Training our Breath

As a sports therapist and reflexologist, I spend a great deal of time massaging sore muscles, fixing torn tendons and ligaments, bringing down anxiety levels, and getting people moving again. Oh, and sometimes saving their relationships. Really?

Well, as part of my holistic therapy practice, one of my best kept secrets is teaching people how to breathe properly. We breathe roughly 20,000 times a day, so we’ve had plenty of practice. We know that proper breathing helps our nervous, muscular, digestive, lymphatic, cardiovascular and immune systems to function optimally. So how exactly are we getting it wrong? If you’re doing one or more of these things it’s time to change:

Chest breathing (exclusively) - reducing the capacity of our lungs, often as a result of rounded shoulders and compression in chest caused by a prolonged hunched over posture.

Teeth grinding (Bruxism) – usually caused by breathing through the mouth, creating headaches, stiff jaws, neck and shoulders.

Snoring / sleep apnoea – again, mouth breathing resulting in fatigue, difficulty concentrating, sore throat and marital disharmony!

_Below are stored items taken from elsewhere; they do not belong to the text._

`config.mk`:
```
export PLATFORM = sky130hd
export DESIGN_NAME = mcu_window_bridge
export DESIGN_NICKNAME = d
export VERILOG_FILES = /design/src/rtl/mwb_pkg.sv /design/src/rtl/mwb_port3_track.sv /design/src/rtl/mwb_win_xlate.sv /design/src/rtl/mwb_halt_ctrl.sv /design/src/rtl/mwb_ram_arb.sv /design/src/rtl/mcu_window_bridge.sv
export SDC_FILE = /design/constraint.sdc
export NUM_CORES = 1
export LEC_CHECK = 0
export BUFFER_PORTS_ARGS = -buffer_cell sky130_fd_sc_hd__buf_4
export CORE_UTILIZATION = 30
export CTS_CLUSTER_DIAMETER = 60
export DETAILED_ROUTE_END_ITERATION = 10
export HOLD_SLACK_MARGIN = 0.12
export PLACE_DENSITY = 0.86
export RECOVER_POWER = 25
export SYNTH_ARGS = -nofsm -noshare
export SYNTH_HDL_FRONTEND = slang
export SYNTH_SLANG_ARGS = --single-unit
```
`constraint.sdc`:
```
create_clock -name clk -period 3.2 [get_ports clk]
set_input_delay 0.48 -clock clk [delete_from_list [all_inputs] [get_ports clk]]
set_output_delay 0.48 -clock clk [all_outputs]
set_load 0.02 [all_outputs]
```
==> src/rtl/dmx_slot_rx.sv <==
module dmx_slot_rx
  import dmx_rx_pkg::*;
#(
  parameter int         CLK_PER_BIT = 32,
  parameter int         BREAK_BITS  = 22,
  parameter int         NUM_CH      = 4,
  parameter int         ADDR_W      = 9,
  parameter logic [7:0] THRESH      = 8'd127
) (
  input  logic              clk,
  input  logic              rst_n,
  input  logic              rx_in,
  input  logic [ADDR_W-1:0] base_addr,
  output logic [NUM_CH-1:0] ch_out,
  output logic              frame_err,
  output logic              break_det
);
  localparam int SLOT_W = DMX_SLOT_W;

  // Internal events brought out by name for the checker.
  logic              rx_s;
  logic              byte_vld;
  logic [7:0]        byte_data;
  logic              byte_take;
  logic              hold;
  logic [SLOT_W-1:0] slot_cnt;

  dmx_rx_sync #(.STAGES(2)) u_sync (
    .clk     (clk),
    .rst_n   (rst_n),
    .d_async (rx_in),
    .d_sync  (rx_s)
  );

  dmx_break_det #(.CLK_PER_BIT(CLK_PER_BIT), .BREAK_BITS(BREAK_BITS)) u_brk (
    .clk       (clk),
    .rst_n     (rst_n),
    .line      (rx_s),
    .brk_pulse (break_det)
  );

  dmx_uart_rx #(.CLK_PER_BIT(CLK_PER_BIT)) u_uart (
    .clk       (clk),
    .rst_n     (rst_n),
    .line      (rx_s),
    .byte_vld  (byte_vld),
    .byte_data (byte_data),
    .ferr      (frame_err)
  );

  dmx_slot_map #(.NUM_CH(NUM_CH), .ADDR_W(ADDR_W), .THRESH(THRESH)) u_map (
    .clk       (clk),
    .rst_n     (rst_n),
    .brk       (break_det),
    .ferr      (frame_err),
    .byte_vld  (byte_vld),
    .byte_data (byte_data),
    .base_addr (base_addr),
    .byte_take (byte_take),
    .hold      (hold),
    .slot_cnt  (slot_cnt),
    .ch_out    (ch_out)
  );
endmodule

==> config.mk <==
export PLATFORM = sky130hd
export DESIGN_NAME = dmx_slot_rx
export DESIGN_NICKNAME = d
export VERILOG_FILES = /design/src/rtl/dmx_rx_pkg.sv /design/src/rtl/dmx_rx_sync.sv /design/src/rtl/dmx_break_det.sv /design/src/rtl/dmx_uart_rx.sv /design/src/rtl/dmx_slot_map.sv /design/src/rtl/dmx_slot_rx.sv
export SDC_FILE = /design/constraint.sdc
export NUM_CORES = 1
export LEC_CHECK = 0
export ABC_CLOCK_PERIOD_IN_PS = 4600
export CAP_MARGIN = 25
export CELL_PAD_IN_SITES_DETAIL_PLACEMENT = 1
export CELL_PAD_IN_SITES_GLOBAL_PLACEMENT = 1
export CORE_MARGIN = 5
export CORE_UTILIZATION = 49
export DETAILED_ROUTE_END_ITERATION = 8
export PLACE_DENSITY = 0.95
export SYNTH_ARGS = -nofsm -noshare
export SYNTH_HDL_FRONTEND = slang
export SYNTH_SLANG_ARGS = --single-unit
==> constraint.sdc <==
create_clock -name clk -period 4.6 [get_ports clk]
set_input_delay 0.69 -clock clk [delete_from_list [all_inputs] [get_ports clk]]
set_output_delay 0.69 -clock clk [all_outputs]
set_load 0.05 [all_outputs]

Breath holding – increases the anxiety response and tightens the upper chest and diaphragm.

We weren’t born breathing shallowly using our neck and shoulders as our main inhalation muscles. If we look at a baby’s breathing we notice its belly both rising and expanding outwards like an accordion with each in - breath, then falling down and inwards with the exhale. The breath is broad, it is soft and rhythmical and measured and nurturing. It is mainly nasal. Inhale to nourish, exhale to pacify down.

So, what happens to us as we age, why do we suddenly start wearing our shoulders as earrings, our diaphragm as rigid as a three-week-dead hamster, our breath as shallow as a Love Islander’s intellect?

School. Society. Stress. Our perfect children are forced to sit on hard chairs in an attitude of concentration for sometimes hour upon hour, compromising posture, contracting chest muscles, and limiting lung capacity. In this rounded state the mouth opens to invite more oxygen into the body and stays open. This attitude of half breathing becomes the default pattern, which the body interprets as a danger signal, stimulating our fight, flight or freeze response.

When as adults we end up suffering from chronic anxiety, migraines, fatigue, depression, asthma, even auto-immune diseases we should seek medical assistance but also look at how we breathe. Is this serving me well? If not, what can I do to improve it?

In a nutshell, breathe through the nose. That’s what it’s there for. When we do this simple thing our heart rate slows, our blood pressure lowers, and our stress response is dampened. Nitric oxide is produced in the nose which, when inhaled into the lungs, significantly enhances our capacity to absorb oxygen, especially when we exercise.

 

 

It’s never too late to change. We can and we do reset our movement and breathing patterns well into later life. We practise yogic pranayama breath work in the gym – I’m no Tibetan monk, but my classes often try Nadhi Sodhana, or single nostril work during our meditation practice and report lasting ease and peaceful breathing. Another approach is to deploy the power of breathing into deliberately provoking a stress response in order to power down more fully afterwards. Wim Hof has made headlines using the ‘inner fire’ method (a practice called Tummo breathing which predates him by roughly a few thousand years) to transformational effect and describes living without this practice as like driving through life ‘with the brakes on’.

 

The most oxygen, the most energy, and optimum health for the least effort. Oh, and a happier sleeping partner no longer sharing a bed with an overwrought jackhammer. Win, win. Wouldn’t you want this as part of your mental and physical health toolbox?